◆ **Brief**
Give again, exactly as written, each line of the material below starting at the line that contains "inv_1 0.04, nand2_1" and ending at the line that contains "combinational | 0.630 | 0.342 | 0.972". Both ends count, and no other line does.

== Segment start ==

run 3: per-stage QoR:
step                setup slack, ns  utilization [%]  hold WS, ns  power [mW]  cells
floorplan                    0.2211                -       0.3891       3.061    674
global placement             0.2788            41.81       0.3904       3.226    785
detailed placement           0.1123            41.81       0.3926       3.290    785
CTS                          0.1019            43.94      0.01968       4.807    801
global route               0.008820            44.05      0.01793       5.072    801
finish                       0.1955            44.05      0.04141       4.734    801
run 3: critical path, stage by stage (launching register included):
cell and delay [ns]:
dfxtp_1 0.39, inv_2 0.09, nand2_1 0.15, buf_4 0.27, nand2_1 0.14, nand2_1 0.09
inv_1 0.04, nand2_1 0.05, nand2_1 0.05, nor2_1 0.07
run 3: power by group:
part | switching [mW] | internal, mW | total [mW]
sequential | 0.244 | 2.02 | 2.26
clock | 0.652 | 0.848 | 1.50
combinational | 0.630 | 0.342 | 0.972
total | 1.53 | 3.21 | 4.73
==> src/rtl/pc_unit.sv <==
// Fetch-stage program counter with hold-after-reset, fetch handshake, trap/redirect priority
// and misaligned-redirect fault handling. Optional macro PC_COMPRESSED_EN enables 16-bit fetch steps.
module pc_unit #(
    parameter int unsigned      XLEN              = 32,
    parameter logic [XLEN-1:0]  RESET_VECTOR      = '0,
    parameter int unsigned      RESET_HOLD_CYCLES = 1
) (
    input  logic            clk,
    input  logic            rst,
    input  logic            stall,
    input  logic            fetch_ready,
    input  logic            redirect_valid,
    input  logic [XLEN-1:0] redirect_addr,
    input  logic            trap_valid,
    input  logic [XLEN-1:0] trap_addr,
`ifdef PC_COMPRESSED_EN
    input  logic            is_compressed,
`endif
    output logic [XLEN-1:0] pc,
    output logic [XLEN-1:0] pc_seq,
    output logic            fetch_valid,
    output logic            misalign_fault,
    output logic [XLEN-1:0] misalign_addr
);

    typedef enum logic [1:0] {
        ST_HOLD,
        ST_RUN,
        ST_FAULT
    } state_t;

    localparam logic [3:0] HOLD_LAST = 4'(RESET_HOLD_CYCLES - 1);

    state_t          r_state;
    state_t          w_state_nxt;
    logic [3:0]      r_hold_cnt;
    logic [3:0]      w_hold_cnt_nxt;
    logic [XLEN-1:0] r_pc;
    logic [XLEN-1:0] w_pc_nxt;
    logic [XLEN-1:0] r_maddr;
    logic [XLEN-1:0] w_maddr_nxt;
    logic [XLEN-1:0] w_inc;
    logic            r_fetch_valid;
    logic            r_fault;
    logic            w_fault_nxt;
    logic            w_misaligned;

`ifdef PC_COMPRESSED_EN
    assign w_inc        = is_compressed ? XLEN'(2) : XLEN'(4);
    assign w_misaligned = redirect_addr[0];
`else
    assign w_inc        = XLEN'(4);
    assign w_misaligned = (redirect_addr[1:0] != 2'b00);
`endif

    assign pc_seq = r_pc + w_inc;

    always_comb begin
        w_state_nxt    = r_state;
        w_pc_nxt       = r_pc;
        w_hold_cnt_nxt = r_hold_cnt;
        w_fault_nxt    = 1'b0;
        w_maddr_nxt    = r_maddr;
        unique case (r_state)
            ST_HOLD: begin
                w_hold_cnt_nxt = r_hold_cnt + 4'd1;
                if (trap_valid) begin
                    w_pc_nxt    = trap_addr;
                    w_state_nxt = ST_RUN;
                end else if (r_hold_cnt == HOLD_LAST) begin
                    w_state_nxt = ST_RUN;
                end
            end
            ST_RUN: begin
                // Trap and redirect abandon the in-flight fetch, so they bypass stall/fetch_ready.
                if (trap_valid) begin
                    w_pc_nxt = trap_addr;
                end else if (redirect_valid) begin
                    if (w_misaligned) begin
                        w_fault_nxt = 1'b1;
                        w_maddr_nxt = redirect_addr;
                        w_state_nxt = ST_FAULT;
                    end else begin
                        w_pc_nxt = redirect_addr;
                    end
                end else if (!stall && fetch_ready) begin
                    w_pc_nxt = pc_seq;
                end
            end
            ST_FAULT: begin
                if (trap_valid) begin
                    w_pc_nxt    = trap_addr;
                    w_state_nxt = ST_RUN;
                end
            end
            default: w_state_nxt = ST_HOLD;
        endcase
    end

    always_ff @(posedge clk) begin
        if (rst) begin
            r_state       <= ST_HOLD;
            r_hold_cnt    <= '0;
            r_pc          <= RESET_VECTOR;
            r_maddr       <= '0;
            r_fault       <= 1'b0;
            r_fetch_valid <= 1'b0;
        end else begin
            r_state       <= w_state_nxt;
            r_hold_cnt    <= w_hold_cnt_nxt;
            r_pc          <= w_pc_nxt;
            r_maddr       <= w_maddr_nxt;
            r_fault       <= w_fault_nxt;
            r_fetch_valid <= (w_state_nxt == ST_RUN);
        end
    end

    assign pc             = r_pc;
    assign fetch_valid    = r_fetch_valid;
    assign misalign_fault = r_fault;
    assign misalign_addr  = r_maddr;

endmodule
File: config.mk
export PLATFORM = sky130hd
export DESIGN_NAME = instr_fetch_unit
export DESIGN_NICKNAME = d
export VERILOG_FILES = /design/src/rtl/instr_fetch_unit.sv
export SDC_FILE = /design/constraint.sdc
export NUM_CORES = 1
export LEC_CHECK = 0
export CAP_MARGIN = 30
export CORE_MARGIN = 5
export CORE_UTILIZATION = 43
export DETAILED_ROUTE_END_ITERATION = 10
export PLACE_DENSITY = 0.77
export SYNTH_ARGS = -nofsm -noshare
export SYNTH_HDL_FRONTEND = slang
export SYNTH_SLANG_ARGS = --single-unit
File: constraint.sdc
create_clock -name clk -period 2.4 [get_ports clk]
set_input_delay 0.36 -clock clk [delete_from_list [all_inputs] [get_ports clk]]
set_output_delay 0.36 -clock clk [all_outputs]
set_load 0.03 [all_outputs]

== Segment end ==

◆ **Reply**
inv_1 0.04, nand2_1 0.05, nand2_1 0.05, nor2_1 0.07
run 3: power by group:
part | switching [mW] | internal, mW | total [mW]
sequential | 0.244 | 2.02 | 2.26
clock | 0.652 | 0.848 | 1.50
combinational | 0.630 | 0.342 | 0.972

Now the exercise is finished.